Would you write out, word for word, each line of the records below from the top through the one holding "wire z = (u[7:1]"?

[EXTRACTED RECORDS]
-------

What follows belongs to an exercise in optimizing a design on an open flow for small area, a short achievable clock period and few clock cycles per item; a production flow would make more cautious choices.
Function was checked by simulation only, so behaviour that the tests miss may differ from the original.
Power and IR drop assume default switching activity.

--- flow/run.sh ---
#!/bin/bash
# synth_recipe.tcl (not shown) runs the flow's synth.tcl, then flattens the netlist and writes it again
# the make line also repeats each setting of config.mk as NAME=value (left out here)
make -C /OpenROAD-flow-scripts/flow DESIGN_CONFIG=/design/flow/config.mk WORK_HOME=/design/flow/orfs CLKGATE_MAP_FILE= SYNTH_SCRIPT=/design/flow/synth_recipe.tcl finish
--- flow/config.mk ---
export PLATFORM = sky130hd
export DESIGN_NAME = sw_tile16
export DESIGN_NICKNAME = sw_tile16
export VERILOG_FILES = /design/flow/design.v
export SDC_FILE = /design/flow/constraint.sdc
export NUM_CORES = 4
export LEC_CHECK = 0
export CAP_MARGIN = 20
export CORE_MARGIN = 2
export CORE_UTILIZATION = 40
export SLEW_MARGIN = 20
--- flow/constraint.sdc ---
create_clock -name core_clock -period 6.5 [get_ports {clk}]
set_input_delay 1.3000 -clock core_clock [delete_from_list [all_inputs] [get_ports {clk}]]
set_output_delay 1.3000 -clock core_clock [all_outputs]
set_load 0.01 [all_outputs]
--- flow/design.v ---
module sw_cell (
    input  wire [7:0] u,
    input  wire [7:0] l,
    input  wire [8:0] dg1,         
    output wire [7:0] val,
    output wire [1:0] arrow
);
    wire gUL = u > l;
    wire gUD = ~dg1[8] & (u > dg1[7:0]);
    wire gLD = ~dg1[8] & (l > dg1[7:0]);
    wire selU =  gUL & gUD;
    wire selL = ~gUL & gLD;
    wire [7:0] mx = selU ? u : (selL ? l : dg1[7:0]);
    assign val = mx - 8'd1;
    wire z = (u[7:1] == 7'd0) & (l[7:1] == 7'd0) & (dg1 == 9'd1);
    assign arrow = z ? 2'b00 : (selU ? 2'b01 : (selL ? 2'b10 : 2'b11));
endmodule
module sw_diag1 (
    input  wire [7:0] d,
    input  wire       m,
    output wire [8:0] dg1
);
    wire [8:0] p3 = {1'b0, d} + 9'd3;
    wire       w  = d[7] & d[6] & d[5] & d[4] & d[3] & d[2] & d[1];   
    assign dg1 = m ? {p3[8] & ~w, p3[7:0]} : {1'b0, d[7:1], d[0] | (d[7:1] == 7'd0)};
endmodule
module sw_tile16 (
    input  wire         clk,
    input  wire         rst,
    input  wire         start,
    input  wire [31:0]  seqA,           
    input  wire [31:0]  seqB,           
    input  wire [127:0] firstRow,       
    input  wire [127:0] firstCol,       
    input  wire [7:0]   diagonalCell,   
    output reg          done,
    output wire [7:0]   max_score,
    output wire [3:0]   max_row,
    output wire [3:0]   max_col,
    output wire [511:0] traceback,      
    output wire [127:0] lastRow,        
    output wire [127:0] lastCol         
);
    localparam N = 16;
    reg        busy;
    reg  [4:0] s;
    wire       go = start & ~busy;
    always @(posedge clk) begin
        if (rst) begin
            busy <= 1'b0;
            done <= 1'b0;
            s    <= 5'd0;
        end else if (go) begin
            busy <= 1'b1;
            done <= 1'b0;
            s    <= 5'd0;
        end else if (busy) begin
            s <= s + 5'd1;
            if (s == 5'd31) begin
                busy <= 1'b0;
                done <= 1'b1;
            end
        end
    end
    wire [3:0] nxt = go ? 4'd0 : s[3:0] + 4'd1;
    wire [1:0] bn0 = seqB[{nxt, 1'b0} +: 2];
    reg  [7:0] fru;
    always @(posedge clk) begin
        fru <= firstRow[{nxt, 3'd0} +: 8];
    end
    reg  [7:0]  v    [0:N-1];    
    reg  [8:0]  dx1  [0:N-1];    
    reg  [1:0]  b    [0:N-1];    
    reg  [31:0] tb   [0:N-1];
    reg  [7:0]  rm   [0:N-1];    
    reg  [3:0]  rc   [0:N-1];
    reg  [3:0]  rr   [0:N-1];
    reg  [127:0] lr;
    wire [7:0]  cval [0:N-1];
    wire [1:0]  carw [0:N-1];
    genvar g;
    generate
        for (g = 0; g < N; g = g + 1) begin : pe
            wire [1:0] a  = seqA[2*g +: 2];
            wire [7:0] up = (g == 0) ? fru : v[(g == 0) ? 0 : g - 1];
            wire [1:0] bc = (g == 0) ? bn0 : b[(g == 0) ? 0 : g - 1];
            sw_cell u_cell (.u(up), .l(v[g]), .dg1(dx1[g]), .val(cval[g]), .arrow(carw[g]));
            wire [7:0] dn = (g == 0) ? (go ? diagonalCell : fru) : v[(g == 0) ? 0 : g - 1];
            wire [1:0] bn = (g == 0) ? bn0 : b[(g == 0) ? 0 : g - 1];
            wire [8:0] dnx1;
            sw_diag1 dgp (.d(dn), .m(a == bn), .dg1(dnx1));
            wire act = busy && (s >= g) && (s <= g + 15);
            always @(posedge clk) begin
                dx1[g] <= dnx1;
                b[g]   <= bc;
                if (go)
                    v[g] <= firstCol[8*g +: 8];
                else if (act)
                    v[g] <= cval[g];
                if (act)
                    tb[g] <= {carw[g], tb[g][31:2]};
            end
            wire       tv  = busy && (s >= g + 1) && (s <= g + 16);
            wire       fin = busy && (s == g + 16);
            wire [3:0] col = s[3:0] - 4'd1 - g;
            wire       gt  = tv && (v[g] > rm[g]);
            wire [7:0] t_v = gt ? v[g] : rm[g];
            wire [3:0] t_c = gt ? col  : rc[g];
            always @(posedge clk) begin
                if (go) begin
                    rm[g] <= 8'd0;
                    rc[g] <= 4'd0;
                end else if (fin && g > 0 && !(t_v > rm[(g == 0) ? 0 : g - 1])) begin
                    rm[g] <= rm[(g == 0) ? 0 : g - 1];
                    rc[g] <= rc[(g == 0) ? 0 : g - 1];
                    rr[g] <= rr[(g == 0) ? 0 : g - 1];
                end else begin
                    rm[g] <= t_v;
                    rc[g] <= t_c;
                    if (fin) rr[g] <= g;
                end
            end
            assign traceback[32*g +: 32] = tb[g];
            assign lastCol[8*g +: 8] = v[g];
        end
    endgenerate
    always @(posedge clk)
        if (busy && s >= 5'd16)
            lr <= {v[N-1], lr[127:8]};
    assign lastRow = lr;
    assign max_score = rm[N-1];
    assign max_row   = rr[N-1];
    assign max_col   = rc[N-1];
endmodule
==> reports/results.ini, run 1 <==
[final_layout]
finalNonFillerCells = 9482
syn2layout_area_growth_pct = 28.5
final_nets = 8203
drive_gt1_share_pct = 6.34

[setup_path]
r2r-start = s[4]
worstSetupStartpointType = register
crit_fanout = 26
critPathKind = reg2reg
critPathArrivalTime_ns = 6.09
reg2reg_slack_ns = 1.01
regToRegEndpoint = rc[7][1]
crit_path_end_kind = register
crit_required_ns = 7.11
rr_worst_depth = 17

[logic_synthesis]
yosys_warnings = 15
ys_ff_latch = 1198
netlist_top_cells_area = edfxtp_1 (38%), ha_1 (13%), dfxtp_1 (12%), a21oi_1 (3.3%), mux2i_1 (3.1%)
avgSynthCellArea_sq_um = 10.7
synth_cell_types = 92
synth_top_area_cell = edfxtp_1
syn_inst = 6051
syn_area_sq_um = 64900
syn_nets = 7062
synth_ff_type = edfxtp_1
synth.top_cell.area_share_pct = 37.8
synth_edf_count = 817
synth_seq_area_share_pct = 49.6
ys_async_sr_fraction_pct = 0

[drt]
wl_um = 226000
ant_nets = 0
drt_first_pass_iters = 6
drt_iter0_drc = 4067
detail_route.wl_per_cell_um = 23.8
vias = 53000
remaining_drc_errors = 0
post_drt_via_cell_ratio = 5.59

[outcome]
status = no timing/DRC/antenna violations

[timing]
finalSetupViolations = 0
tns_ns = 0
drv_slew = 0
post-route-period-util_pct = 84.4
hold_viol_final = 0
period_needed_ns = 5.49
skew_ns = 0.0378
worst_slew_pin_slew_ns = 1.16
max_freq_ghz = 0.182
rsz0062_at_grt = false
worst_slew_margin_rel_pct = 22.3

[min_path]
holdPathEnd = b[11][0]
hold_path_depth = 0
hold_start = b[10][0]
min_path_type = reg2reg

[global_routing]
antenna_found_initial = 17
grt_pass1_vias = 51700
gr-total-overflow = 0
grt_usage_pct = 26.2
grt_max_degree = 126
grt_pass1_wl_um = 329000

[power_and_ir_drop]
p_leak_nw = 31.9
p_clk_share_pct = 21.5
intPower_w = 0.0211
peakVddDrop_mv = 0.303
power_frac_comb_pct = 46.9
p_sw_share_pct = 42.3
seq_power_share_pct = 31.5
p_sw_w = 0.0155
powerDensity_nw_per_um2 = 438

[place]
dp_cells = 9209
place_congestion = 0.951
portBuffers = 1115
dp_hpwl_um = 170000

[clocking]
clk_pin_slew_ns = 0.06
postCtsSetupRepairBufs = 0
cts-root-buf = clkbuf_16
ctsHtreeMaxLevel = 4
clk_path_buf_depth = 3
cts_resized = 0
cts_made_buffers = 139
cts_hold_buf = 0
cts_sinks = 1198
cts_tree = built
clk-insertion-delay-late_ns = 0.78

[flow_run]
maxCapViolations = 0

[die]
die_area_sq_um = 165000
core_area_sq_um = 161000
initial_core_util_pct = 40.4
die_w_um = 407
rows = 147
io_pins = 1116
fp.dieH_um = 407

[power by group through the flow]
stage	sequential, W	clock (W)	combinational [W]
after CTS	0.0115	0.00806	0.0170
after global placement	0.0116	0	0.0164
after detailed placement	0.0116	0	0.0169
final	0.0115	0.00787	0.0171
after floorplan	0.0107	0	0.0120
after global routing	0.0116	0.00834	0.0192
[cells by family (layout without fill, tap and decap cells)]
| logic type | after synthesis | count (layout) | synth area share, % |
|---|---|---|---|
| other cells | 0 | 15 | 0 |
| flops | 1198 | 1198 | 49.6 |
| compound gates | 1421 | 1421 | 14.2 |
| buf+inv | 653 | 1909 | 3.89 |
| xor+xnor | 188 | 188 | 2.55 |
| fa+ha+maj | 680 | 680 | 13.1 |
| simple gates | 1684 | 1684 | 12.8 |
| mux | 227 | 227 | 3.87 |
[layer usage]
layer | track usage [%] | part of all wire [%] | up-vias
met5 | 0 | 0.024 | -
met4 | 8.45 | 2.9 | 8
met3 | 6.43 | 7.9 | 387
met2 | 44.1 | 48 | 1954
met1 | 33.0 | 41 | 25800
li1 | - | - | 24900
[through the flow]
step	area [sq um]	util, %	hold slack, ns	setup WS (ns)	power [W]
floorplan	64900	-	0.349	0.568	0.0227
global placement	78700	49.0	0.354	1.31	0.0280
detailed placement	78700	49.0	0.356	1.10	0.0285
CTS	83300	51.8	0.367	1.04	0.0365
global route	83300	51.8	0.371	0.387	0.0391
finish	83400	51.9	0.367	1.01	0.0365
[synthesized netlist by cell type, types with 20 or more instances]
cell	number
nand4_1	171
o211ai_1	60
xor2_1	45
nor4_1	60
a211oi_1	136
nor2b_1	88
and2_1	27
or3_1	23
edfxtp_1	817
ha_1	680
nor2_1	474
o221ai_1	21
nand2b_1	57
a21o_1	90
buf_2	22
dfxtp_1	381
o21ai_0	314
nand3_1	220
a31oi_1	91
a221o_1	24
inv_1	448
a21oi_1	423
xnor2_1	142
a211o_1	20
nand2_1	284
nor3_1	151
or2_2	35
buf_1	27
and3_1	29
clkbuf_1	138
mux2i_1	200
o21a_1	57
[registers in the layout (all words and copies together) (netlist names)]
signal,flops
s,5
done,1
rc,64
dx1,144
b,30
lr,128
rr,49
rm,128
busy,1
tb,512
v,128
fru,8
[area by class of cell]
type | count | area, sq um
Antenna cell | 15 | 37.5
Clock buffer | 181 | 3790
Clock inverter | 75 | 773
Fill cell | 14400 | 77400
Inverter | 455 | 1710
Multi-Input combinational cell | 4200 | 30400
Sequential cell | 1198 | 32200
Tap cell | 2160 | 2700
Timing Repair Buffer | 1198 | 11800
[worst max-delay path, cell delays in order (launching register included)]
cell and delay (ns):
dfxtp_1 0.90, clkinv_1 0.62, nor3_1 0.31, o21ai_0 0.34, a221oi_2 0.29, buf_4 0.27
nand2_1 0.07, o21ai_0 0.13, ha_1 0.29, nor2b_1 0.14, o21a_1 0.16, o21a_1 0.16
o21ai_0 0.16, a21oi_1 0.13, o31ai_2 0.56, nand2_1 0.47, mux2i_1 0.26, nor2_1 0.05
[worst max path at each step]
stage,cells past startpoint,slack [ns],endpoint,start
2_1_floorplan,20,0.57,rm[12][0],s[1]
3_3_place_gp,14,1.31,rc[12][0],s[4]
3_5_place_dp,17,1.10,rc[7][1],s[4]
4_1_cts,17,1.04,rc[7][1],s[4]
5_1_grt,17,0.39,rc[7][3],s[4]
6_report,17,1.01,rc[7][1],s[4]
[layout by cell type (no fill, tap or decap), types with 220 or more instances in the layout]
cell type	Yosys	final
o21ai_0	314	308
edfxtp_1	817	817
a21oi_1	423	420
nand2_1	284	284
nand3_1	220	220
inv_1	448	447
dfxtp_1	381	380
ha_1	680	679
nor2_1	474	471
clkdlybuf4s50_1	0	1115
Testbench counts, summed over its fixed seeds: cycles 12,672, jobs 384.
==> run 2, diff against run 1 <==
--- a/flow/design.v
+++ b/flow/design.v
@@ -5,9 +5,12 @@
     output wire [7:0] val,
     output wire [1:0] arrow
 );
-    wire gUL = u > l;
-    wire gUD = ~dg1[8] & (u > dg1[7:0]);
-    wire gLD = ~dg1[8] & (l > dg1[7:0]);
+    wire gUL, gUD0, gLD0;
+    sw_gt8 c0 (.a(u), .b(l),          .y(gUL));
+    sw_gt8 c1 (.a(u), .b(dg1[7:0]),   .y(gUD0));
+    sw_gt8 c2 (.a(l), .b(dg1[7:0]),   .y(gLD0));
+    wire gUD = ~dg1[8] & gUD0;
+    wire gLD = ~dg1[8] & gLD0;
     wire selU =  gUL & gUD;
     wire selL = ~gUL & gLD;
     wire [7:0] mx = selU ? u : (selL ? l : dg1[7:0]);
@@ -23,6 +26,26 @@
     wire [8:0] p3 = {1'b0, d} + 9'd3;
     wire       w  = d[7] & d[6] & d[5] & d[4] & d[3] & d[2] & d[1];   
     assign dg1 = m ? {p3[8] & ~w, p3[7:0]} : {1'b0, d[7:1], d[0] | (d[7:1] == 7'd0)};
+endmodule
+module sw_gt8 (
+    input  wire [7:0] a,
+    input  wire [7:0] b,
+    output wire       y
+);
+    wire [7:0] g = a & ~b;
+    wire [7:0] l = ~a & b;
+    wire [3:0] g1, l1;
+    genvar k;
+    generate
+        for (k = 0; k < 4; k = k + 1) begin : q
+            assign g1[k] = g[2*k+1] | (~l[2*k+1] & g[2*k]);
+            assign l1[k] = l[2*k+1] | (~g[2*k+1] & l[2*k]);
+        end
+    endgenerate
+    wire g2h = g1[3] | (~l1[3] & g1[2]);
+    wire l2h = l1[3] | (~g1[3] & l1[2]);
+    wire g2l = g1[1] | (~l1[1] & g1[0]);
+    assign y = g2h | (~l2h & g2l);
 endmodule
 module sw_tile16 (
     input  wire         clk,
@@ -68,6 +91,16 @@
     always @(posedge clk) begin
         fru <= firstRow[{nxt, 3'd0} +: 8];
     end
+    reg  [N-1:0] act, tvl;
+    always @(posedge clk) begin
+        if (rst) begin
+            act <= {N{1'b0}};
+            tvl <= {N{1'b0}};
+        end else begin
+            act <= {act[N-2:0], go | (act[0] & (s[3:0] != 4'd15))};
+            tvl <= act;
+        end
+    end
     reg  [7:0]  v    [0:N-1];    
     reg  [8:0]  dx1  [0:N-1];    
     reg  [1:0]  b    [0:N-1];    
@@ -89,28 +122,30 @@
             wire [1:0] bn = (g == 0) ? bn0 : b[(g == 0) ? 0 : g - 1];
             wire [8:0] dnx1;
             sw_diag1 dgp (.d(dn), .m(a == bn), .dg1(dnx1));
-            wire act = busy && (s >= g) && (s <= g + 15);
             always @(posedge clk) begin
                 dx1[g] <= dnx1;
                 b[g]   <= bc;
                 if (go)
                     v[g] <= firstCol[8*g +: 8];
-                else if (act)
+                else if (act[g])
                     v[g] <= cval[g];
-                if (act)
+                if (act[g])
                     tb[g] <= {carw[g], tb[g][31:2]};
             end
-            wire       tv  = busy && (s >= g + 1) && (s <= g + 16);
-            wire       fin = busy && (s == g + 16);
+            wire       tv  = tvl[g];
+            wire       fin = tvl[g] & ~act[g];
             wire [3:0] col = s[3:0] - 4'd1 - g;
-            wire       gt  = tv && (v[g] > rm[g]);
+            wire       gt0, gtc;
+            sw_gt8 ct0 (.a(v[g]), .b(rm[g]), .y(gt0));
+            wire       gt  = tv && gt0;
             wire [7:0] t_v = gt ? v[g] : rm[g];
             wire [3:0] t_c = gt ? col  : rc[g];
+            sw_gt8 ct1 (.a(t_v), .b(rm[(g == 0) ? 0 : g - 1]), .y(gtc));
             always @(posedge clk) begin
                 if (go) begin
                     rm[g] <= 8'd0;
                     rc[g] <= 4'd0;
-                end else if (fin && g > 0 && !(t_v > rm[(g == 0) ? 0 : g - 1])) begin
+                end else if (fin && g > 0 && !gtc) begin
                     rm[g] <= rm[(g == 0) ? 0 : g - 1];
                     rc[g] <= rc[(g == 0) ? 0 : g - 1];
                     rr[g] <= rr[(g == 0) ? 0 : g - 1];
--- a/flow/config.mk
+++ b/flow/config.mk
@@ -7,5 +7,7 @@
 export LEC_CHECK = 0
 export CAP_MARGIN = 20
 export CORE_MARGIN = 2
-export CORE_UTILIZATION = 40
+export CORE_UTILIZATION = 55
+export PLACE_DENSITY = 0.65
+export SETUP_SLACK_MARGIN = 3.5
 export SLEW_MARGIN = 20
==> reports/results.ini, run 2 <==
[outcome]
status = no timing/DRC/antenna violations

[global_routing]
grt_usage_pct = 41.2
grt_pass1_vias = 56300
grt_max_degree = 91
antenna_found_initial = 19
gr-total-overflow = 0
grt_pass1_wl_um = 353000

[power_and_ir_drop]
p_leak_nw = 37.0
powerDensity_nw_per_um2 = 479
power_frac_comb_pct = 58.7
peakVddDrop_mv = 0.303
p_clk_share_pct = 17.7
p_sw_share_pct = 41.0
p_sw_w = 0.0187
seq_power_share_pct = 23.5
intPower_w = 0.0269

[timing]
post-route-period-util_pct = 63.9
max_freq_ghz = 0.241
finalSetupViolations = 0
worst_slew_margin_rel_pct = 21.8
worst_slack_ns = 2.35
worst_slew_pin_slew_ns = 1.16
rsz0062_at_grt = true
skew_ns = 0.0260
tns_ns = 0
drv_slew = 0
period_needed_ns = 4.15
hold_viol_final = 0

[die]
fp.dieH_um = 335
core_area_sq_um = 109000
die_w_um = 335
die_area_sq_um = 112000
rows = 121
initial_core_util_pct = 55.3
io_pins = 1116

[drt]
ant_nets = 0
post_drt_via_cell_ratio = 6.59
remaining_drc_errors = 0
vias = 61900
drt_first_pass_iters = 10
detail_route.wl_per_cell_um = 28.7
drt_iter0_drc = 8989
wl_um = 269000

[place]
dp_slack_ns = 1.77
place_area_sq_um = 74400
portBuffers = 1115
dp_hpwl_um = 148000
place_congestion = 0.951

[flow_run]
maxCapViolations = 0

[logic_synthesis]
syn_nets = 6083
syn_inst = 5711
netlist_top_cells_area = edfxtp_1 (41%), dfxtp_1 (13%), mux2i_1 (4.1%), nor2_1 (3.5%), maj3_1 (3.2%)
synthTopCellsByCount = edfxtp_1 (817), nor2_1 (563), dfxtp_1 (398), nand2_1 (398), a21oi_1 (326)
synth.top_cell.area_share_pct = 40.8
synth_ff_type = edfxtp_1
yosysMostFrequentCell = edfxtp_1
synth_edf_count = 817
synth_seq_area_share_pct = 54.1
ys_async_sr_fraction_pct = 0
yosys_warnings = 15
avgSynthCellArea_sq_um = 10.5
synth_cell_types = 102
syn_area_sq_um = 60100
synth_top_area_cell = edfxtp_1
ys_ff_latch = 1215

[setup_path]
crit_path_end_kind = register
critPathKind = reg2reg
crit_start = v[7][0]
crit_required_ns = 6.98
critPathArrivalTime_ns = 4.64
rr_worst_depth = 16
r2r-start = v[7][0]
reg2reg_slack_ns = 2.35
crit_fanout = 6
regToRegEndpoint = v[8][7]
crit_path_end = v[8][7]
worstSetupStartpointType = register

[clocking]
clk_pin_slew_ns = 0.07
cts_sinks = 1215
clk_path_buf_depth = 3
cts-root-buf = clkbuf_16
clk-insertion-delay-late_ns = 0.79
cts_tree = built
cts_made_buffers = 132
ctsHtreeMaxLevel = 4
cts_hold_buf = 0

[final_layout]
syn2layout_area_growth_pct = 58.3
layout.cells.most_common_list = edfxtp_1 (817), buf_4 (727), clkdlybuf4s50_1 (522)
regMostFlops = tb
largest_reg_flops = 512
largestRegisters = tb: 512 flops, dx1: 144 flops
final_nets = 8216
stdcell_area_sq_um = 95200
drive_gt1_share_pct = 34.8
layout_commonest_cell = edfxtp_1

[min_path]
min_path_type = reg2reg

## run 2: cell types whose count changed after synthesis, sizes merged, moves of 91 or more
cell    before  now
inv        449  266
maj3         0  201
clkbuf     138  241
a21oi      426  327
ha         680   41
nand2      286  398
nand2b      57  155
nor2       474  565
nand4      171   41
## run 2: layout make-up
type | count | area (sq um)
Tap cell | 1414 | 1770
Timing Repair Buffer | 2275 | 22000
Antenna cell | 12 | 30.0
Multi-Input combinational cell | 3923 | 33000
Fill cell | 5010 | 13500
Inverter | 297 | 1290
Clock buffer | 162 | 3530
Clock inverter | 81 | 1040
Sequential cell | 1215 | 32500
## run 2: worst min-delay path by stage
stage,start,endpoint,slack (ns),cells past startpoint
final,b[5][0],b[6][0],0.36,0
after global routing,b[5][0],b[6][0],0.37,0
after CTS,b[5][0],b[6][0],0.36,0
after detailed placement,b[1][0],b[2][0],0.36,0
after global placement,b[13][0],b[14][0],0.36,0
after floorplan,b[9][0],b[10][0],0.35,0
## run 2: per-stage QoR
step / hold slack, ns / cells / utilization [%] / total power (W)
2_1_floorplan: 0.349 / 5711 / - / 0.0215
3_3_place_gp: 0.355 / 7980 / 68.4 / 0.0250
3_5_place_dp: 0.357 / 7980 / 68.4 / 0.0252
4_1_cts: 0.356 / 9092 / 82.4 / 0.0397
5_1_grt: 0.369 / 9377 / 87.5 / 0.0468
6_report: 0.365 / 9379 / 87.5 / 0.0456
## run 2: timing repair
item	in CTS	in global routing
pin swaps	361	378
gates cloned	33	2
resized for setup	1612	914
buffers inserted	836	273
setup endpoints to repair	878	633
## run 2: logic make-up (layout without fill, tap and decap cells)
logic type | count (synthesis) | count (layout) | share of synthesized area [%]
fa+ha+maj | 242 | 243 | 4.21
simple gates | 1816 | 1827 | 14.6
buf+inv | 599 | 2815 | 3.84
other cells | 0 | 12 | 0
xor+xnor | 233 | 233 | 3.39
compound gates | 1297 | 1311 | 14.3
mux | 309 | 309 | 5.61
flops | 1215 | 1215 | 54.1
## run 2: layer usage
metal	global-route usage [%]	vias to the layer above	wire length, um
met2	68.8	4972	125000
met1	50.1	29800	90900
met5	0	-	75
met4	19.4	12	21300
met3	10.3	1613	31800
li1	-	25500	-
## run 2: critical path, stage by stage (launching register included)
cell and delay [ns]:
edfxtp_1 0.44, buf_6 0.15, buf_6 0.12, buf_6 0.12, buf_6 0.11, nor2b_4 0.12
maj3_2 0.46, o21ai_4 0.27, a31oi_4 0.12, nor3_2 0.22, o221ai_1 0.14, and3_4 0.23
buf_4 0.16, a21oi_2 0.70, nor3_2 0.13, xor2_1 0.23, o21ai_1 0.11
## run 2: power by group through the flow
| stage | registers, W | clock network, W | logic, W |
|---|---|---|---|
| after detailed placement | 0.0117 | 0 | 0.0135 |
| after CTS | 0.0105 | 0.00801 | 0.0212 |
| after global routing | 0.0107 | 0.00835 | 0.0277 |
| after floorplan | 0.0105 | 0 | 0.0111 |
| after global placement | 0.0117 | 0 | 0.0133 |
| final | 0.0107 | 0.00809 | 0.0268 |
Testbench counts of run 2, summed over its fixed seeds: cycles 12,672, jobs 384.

-------

[ANSWER SECTION]
What follows belongs to an exercise in optimizing a design on an open flow for small area, a short achievable clock period and few clock cycles per item; a production flow would make more cautious choices.
Function was checked by simulation only, so behaviour that the tests miss may differ from the original.
Power and IR drop assume default switching activity.

--- flow/run.sh ---
#!/bin/bash
# synth_recipe.tcl (not shown) runs the flow's synth.tcl, then flattens the netlist and writes it again
# the make line also repeats each setting of config.mk as NAME=value (left out here)
make -C /OpenROAD-flow-scripts/flow DESIGN_CONFIG=/design/flow/config.mk WORK_HOME=/design/flow/orfs CLKGATE_MAP_FILE= SYNTH_SCRIPT=/design/flow/synth_recipe.tcl finish
--- flow/config.mk ---
export PLATFORM = sky130hd
export DESIGN_NAME = sw_tile16
export DESIGN_NICKNAME = sw_tile16
export VERILOG_FILES = /design/flow/design.v
export SDC_FILE = /design/flow/constraint.sdc
export NUM_CORES = 4
export LEC_CHECK = 0
export CAP_MARGIN = 20
export CORE_MARGIN = 2
export CORE_UTILIZATION = 40
export SLEW_MARGIN = 20
--- flow/constraint.sdc ---
create_clock -name core_clock -period 6.5 [get_ports {clk}]
set_input_delay 1.3000 -clock core_clock [delete_from_list [all_inputs] [get_ports {clk}]]
set_output_delay 1.3000 -clock core_clock [all_outputs]
set_load 0.01 [all_outputs]
--- flow/design.v ---
module sw_cell (
    input  wire [7:0] u,
    input  wire [7:0] l,
    input  wire [8:0] dg1,         
    output wire [7:0] val,
    output wire [1:0] arrow
);
    wire gUL = u > l;
    wire gUD = ~dg1[8] & (u > dg1[7:0]);
    wire gLD = ~dg1[8] & (l > dg1[7:0]);
    wire selU =  gUL & gUD;
    wire selL = ~gUL & gLD;
    wire [7:0] mx = selU ? u : (selL ? l : dg1[7:0]);
    assign val = mx - 8'd1;
    wire z = (u[7:1] == 7'd0) & (l[7:1] == 7'd0) & (dg1 == 9'd1);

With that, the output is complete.